Start of Block
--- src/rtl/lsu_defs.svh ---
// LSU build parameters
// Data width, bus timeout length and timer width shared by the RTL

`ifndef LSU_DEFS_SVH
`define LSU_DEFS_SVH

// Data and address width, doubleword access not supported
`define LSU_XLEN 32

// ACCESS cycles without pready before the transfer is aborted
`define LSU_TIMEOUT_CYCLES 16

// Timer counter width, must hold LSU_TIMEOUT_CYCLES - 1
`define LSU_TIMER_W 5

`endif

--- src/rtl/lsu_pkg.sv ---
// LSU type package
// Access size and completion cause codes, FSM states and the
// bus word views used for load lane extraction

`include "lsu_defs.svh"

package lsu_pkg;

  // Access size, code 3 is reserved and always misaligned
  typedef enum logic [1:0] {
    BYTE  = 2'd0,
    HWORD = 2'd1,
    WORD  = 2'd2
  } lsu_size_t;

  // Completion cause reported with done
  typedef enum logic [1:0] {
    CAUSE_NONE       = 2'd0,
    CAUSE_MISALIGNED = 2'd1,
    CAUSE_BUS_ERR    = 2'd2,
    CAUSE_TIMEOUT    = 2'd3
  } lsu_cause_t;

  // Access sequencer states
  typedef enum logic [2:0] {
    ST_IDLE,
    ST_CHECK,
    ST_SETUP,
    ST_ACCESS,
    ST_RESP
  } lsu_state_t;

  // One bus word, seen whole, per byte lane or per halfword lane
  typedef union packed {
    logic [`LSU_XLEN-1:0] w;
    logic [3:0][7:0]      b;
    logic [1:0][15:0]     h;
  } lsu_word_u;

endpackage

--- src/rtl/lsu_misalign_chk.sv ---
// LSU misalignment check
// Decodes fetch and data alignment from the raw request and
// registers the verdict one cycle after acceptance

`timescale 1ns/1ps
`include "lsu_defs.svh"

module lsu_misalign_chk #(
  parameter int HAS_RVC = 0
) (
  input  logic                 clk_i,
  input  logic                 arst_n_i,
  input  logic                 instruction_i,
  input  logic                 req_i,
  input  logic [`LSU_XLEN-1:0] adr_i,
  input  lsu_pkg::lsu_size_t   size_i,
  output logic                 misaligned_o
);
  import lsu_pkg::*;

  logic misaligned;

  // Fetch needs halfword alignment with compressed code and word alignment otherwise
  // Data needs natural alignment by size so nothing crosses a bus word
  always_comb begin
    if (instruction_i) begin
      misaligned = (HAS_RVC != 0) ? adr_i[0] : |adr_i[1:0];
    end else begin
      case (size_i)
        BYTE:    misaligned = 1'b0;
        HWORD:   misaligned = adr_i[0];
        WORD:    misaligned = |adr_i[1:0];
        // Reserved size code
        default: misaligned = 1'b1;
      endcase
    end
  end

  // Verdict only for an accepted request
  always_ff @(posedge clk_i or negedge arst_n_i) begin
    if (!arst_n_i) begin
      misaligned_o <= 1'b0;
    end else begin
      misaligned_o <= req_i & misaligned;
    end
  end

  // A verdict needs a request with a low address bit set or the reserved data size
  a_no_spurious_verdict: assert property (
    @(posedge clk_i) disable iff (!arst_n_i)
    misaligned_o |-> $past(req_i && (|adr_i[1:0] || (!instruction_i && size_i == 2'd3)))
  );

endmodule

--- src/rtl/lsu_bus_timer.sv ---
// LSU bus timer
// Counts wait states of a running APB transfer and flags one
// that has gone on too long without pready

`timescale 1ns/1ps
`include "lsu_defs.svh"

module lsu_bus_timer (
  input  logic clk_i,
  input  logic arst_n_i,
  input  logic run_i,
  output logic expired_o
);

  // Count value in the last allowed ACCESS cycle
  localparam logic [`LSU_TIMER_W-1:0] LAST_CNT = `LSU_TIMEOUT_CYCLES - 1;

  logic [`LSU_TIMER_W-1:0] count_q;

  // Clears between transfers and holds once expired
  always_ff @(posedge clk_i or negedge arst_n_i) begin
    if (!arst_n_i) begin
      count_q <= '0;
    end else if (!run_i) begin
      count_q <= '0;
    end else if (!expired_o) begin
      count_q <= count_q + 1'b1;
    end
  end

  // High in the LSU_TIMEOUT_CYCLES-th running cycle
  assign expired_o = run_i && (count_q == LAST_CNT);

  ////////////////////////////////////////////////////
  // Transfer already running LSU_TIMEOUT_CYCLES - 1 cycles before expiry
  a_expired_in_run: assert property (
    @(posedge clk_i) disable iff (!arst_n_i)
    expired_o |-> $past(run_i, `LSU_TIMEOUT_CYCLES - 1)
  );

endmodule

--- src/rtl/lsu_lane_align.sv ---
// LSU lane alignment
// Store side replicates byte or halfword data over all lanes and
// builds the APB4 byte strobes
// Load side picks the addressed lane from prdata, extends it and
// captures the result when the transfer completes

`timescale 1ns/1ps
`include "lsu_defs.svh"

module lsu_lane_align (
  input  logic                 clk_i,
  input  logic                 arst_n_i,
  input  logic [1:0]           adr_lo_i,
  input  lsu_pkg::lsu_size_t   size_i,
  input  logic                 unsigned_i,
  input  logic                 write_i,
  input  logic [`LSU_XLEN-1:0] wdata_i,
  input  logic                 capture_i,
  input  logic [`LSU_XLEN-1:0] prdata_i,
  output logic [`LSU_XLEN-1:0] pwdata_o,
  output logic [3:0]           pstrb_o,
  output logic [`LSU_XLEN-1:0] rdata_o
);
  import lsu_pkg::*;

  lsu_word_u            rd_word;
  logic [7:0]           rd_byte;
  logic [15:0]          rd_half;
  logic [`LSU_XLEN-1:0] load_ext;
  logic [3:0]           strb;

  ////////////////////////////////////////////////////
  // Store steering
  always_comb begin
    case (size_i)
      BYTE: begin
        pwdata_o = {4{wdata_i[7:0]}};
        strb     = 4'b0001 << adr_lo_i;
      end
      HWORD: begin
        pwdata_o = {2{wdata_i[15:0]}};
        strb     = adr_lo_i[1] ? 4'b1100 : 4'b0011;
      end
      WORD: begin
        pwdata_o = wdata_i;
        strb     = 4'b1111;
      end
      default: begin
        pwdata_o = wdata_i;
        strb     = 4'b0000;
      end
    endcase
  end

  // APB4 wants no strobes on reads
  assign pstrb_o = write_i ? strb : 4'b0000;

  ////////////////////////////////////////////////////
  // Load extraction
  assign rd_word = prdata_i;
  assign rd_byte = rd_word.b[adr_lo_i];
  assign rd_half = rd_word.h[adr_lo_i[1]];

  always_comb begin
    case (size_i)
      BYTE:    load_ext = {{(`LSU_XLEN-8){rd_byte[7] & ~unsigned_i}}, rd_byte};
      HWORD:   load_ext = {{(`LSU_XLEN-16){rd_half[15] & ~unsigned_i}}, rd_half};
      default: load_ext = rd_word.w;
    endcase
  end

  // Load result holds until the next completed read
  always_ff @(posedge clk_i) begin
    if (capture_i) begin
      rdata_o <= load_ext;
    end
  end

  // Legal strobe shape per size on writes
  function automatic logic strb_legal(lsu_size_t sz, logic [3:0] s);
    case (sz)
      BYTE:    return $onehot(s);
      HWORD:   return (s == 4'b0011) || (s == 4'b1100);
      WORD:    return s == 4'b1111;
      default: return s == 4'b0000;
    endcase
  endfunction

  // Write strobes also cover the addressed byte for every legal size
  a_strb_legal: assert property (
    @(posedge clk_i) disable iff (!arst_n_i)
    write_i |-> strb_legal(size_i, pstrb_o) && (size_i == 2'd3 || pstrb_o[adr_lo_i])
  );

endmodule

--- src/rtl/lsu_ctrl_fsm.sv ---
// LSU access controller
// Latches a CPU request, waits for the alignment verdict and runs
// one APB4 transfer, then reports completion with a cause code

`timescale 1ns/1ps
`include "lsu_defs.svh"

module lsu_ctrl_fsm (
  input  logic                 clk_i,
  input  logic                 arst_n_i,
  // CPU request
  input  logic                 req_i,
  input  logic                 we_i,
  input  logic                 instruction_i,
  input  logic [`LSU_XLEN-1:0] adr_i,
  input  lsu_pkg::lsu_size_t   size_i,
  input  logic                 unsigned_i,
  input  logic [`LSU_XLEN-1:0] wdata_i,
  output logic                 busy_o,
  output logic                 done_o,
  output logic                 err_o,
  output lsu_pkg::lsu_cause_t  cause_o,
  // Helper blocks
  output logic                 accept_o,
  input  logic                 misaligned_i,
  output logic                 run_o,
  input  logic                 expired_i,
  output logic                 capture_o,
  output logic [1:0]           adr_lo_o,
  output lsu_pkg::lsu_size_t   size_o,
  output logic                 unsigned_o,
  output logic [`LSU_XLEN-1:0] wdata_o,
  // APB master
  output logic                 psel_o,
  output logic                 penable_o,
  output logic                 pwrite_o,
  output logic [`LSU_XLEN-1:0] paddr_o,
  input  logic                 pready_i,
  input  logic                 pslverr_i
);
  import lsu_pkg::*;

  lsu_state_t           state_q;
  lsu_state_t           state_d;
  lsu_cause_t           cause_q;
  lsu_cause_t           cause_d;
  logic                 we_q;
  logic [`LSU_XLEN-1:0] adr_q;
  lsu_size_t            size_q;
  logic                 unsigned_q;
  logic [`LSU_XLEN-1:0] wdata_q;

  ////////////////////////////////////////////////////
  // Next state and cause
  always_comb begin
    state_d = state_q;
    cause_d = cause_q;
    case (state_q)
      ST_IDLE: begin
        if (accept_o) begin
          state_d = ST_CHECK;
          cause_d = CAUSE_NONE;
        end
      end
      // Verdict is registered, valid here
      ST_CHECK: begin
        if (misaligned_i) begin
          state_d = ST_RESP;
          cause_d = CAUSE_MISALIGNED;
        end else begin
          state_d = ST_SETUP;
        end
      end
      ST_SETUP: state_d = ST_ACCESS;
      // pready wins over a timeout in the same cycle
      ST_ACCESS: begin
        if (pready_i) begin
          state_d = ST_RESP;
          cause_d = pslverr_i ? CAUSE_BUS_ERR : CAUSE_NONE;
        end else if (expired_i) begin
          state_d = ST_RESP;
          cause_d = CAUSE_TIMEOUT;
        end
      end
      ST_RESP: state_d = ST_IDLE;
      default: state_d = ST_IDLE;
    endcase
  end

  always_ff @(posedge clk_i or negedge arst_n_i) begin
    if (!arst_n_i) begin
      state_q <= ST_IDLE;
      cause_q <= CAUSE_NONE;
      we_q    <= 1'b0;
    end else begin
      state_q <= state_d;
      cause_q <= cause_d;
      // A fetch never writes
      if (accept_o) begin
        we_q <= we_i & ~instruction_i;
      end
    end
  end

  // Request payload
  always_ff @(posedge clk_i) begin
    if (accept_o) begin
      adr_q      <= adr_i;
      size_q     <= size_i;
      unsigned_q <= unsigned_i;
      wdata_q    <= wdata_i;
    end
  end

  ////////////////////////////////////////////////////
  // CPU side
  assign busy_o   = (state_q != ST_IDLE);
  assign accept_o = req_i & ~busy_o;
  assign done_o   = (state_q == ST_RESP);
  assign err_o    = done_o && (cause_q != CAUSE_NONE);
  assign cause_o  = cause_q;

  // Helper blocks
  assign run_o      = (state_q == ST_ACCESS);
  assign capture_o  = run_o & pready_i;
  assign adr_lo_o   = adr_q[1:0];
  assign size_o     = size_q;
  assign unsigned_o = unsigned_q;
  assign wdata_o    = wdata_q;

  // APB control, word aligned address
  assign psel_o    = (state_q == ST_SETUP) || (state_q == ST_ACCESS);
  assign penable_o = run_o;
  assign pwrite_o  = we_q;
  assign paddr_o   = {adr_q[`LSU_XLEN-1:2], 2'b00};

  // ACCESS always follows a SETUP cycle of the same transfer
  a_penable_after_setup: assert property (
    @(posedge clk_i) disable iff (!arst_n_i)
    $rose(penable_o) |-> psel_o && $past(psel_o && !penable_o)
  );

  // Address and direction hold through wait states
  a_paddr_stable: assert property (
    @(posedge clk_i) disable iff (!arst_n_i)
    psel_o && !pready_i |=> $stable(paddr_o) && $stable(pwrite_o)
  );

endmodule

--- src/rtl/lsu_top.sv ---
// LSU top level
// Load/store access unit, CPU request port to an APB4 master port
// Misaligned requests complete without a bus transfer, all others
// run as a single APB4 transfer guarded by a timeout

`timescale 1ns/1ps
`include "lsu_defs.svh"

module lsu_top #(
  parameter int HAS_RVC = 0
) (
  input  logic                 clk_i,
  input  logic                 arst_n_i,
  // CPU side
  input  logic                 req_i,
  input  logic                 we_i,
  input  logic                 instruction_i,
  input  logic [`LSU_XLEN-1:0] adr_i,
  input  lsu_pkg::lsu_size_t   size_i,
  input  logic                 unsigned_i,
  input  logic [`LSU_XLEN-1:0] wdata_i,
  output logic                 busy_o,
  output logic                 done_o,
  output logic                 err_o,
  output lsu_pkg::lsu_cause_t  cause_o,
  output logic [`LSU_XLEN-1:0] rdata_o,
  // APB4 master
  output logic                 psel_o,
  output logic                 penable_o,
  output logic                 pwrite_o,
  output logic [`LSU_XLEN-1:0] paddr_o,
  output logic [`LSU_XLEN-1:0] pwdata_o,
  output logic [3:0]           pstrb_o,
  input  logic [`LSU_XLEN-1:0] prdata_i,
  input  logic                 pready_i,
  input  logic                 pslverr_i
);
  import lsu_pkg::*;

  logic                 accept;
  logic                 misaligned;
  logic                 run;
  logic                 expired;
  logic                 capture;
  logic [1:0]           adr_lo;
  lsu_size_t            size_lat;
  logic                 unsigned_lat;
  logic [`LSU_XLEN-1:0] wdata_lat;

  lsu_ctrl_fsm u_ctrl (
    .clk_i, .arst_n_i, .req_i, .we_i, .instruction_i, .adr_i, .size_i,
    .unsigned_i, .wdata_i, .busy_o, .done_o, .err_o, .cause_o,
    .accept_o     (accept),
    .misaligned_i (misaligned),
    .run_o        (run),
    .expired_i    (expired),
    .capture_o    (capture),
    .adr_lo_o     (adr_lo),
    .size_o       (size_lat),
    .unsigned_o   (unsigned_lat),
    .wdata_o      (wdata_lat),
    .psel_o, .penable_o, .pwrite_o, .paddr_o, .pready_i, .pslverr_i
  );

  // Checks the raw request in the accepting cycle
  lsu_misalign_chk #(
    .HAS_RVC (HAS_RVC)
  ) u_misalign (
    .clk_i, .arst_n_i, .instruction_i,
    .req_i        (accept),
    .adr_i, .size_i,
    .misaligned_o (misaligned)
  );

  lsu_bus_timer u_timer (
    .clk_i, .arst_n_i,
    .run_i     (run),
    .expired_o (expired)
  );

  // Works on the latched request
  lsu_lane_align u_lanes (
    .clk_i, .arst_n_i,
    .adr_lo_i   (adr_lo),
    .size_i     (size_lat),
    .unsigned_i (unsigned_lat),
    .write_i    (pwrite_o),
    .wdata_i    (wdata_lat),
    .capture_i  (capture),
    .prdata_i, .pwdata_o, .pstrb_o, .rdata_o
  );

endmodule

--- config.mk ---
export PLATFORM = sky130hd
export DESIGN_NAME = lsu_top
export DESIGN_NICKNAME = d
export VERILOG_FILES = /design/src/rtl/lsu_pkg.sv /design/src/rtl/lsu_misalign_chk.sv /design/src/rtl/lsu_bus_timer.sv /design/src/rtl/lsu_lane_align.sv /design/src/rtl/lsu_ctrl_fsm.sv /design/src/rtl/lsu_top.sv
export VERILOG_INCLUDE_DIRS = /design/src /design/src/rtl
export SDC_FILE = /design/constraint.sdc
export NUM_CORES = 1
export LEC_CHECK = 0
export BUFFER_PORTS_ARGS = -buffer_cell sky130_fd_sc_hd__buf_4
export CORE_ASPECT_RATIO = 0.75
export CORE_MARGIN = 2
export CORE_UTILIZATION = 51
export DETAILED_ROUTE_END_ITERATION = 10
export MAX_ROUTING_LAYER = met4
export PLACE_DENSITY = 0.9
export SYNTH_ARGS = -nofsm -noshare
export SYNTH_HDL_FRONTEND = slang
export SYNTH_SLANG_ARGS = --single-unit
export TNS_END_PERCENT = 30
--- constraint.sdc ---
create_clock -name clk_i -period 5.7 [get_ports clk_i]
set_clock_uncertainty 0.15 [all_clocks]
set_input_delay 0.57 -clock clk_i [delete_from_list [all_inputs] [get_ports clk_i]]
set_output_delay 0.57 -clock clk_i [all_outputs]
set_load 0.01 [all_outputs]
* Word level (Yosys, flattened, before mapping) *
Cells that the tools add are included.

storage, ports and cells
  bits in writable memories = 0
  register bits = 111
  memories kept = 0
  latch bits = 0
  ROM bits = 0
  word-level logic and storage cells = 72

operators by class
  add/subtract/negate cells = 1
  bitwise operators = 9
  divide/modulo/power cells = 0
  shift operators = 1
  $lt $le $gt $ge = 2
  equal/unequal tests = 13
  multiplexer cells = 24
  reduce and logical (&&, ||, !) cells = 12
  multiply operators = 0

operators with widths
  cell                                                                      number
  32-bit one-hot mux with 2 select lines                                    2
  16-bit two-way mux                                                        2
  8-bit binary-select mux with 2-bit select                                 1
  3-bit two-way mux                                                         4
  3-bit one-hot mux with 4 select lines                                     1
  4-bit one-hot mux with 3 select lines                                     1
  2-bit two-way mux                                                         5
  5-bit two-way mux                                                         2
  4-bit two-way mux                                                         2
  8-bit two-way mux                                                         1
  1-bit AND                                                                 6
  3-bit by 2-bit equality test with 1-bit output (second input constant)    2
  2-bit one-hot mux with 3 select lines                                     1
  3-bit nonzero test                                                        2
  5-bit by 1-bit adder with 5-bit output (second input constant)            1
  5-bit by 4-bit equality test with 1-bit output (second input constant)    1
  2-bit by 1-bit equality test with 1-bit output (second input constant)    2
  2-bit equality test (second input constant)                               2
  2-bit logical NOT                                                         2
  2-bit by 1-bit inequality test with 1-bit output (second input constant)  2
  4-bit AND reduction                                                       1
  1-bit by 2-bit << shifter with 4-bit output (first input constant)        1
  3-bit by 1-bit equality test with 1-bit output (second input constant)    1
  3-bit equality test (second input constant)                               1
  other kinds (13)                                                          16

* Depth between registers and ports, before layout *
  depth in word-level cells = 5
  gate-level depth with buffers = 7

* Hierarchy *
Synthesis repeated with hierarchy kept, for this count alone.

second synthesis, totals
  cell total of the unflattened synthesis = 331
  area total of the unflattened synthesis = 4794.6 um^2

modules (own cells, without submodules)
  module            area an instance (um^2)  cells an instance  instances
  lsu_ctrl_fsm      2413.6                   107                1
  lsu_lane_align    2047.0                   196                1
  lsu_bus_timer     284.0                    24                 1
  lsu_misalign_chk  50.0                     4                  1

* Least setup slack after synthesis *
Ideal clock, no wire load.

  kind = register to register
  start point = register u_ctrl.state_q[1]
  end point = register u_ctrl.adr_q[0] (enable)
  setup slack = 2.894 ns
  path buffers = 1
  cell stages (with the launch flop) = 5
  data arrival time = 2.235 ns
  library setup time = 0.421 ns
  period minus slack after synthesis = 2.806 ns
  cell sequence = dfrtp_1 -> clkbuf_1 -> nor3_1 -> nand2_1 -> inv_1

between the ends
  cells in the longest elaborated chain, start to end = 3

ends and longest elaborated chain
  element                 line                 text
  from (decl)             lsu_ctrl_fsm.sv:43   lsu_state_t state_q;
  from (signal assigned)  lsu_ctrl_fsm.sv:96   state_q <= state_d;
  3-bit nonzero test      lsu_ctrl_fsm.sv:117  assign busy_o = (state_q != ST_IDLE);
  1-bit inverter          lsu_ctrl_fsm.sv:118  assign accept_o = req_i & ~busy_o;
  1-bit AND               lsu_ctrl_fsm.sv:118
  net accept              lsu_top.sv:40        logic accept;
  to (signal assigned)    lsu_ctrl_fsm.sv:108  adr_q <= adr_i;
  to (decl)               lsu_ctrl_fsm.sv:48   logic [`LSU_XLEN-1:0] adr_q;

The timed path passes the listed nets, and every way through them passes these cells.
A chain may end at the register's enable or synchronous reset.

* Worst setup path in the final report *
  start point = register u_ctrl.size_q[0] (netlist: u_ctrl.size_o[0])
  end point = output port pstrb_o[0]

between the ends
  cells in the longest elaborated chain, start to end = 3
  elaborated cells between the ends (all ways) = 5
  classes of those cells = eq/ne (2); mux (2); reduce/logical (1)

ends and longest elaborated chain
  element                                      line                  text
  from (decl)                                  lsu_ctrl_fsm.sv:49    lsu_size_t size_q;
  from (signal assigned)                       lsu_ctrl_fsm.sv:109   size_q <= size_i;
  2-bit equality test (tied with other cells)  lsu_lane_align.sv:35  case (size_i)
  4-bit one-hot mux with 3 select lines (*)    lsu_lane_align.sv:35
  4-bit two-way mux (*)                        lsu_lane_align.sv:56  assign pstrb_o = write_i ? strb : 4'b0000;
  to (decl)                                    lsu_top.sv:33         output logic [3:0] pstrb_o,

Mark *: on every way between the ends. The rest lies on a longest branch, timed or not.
End of Block
### [Activity]
If a line in the data holds the string "unit", copy that line.

### [Answer]
// Load/store access unit, CPU request port to an APB4 master port
export SYNTH_SLANG_ARGS = --single-unit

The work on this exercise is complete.